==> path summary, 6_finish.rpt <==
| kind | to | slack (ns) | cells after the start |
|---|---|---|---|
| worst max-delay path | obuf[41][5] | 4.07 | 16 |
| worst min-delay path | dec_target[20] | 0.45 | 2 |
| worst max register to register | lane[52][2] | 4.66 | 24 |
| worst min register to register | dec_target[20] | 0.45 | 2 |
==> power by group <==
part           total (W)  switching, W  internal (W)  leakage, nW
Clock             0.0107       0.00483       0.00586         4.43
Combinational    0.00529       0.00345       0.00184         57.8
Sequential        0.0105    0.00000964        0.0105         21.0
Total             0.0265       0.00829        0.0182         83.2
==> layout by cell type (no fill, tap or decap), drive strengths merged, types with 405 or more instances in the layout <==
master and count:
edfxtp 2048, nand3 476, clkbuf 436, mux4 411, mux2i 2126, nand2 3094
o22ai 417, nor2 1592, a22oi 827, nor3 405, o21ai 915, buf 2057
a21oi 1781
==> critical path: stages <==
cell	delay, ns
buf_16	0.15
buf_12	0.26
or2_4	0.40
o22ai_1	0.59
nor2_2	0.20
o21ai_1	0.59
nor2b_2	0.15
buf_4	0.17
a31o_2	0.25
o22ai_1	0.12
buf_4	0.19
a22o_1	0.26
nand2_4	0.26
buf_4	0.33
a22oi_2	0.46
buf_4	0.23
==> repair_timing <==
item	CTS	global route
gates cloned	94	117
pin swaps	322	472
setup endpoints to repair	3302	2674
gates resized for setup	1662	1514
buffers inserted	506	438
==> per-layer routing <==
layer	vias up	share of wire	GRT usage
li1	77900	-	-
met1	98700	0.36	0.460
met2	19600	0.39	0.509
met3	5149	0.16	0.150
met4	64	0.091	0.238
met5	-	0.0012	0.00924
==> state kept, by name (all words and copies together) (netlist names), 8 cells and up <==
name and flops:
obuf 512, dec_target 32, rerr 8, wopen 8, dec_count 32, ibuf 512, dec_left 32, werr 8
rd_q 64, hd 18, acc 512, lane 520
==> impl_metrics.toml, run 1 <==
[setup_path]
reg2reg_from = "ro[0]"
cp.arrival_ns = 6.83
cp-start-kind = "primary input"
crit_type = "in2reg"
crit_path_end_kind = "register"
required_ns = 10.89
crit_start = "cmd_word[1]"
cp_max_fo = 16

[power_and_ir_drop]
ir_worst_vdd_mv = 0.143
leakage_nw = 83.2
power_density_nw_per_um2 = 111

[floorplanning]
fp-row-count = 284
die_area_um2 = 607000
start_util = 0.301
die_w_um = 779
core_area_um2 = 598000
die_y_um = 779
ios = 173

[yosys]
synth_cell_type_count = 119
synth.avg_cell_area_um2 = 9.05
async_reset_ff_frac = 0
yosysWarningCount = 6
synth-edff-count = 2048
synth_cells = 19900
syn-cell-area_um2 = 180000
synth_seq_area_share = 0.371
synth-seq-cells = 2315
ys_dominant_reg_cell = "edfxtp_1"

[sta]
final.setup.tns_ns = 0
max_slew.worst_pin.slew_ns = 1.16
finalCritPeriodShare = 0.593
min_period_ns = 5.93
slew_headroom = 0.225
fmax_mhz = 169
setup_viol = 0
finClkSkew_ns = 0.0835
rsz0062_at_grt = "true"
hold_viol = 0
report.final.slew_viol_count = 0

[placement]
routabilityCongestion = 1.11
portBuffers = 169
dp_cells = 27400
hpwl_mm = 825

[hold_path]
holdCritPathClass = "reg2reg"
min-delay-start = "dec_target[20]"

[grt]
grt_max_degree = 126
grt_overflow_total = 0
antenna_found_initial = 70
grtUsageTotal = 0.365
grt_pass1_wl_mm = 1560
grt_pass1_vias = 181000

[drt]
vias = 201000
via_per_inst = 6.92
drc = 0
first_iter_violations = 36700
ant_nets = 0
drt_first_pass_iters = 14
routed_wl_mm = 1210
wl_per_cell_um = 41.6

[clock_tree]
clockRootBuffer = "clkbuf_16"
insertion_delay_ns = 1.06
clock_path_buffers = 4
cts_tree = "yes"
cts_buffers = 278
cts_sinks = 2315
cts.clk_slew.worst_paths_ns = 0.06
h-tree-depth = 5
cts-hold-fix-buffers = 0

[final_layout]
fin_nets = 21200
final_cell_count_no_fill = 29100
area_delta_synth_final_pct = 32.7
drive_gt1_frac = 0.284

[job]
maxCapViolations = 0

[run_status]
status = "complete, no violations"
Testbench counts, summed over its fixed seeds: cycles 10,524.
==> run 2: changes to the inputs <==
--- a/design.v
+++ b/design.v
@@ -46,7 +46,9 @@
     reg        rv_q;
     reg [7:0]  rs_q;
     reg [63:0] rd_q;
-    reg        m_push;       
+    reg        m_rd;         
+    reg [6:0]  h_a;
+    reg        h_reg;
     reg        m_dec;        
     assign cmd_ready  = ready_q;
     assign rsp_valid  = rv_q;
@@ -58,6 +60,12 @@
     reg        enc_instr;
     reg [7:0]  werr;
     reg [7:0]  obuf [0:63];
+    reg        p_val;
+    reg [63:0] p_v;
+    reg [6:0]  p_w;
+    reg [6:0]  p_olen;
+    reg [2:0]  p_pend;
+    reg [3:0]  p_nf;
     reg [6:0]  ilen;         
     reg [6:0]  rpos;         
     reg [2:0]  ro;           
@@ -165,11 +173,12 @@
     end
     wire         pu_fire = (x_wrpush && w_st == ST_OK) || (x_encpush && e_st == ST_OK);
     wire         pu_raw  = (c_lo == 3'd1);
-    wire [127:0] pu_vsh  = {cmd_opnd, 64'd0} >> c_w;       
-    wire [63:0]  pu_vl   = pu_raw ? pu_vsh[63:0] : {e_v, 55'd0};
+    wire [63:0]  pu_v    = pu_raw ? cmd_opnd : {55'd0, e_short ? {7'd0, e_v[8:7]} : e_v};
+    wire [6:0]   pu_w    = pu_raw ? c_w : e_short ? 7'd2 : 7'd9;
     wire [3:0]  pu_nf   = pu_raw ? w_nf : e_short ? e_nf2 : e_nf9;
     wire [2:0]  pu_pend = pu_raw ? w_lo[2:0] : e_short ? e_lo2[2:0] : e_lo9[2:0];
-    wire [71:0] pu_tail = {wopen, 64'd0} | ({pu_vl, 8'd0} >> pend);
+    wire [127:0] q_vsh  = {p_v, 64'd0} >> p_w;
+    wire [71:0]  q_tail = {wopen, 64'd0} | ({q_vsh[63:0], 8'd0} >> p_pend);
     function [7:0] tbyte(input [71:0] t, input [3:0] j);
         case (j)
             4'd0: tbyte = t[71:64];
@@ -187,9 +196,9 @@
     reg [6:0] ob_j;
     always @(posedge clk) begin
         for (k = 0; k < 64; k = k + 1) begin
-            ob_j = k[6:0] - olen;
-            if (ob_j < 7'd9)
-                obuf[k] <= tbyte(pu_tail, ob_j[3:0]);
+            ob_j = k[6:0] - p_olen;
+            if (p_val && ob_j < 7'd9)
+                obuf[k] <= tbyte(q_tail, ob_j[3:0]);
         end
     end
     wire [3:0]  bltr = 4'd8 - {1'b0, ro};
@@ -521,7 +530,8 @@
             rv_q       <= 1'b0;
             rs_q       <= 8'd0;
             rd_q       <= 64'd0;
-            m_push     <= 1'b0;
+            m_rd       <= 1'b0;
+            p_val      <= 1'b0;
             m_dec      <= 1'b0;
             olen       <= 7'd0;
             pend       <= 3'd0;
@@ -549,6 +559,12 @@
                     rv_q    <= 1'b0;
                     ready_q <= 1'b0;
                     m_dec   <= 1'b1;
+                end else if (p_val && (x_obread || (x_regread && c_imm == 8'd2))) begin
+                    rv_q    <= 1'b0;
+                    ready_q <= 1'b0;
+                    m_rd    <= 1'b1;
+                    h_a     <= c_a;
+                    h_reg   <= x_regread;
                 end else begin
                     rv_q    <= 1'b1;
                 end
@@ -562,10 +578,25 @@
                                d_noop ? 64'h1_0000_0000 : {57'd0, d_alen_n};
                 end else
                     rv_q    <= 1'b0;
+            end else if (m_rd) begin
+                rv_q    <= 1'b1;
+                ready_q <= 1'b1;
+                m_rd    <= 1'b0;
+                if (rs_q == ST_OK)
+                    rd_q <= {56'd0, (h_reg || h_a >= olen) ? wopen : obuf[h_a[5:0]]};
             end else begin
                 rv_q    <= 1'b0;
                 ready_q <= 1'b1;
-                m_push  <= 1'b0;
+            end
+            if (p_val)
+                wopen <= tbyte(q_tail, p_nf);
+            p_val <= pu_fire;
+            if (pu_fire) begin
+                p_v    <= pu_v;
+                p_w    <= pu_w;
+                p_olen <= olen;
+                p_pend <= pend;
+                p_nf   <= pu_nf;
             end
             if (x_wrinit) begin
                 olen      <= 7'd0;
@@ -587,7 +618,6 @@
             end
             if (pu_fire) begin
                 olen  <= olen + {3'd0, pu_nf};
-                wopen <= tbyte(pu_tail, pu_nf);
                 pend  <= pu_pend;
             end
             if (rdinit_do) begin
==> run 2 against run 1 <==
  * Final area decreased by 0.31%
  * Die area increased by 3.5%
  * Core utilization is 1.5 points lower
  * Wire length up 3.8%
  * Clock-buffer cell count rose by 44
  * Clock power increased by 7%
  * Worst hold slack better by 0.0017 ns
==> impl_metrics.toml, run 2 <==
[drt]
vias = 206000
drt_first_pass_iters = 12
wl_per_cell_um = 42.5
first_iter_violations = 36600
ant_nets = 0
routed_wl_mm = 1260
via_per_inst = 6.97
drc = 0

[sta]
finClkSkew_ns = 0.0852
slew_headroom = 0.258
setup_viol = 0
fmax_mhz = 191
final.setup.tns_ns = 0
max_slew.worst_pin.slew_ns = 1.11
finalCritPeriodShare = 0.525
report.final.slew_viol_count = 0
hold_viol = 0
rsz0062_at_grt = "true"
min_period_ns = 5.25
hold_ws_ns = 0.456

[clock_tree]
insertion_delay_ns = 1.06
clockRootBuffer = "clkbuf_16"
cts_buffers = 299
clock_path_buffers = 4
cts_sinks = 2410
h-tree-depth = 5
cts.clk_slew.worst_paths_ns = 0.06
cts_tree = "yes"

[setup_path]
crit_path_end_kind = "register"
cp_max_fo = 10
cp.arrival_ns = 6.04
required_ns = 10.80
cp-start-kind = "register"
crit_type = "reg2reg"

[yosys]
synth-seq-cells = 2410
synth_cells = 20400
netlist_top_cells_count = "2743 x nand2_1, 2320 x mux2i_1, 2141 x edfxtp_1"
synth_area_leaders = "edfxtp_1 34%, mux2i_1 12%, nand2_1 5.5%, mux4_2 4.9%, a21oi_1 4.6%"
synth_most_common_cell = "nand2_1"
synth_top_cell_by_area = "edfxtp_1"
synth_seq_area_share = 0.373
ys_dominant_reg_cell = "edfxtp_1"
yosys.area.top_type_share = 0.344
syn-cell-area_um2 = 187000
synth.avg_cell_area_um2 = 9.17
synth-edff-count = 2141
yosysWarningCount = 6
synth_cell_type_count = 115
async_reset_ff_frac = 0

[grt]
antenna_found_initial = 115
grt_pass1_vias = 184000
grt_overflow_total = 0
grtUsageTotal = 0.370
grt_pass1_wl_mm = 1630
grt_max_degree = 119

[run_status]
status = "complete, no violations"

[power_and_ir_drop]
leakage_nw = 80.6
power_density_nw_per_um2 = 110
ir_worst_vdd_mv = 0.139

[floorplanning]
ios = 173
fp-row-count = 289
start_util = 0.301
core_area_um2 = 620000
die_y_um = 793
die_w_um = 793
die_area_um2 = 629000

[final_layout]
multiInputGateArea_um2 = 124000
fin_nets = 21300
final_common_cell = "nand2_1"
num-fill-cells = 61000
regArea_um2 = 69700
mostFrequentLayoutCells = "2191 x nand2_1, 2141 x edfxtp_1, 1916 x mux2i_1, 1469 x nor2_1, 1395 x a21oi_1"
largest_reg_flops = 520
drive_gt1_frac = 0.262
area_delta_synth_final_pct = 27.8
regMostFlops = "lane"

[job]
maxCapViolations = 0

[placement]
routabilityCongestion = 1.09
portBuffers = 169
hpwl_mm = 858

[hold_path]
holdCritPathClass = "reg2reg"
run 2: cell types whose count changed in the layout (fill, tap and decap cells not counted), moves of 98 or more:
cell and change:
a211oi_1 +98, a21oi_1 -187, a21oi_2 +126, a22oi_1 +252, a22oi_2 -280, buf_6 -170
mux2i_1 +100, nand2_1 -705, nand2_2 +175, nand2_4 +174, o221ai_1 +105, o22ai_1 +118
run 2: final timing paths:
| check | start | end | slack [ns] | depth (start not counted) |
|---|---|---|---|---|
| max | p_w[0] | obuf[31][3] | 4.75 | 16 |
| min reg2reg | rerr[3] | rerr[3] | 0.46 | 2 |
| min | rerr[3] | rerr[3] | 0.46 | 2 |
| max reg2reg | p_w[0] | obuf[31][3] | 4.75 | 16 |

== ACTION ITEM ==
If a line in the records has the word "counted", copy that line.

== ANSWER TO THIS PROBLEM ==
run 2: cell types whose count changed in the layout (fill, tap and decap cells not counted), moves of 98 or more:
| check | start | end | slack [ns] | depth (start not counted) |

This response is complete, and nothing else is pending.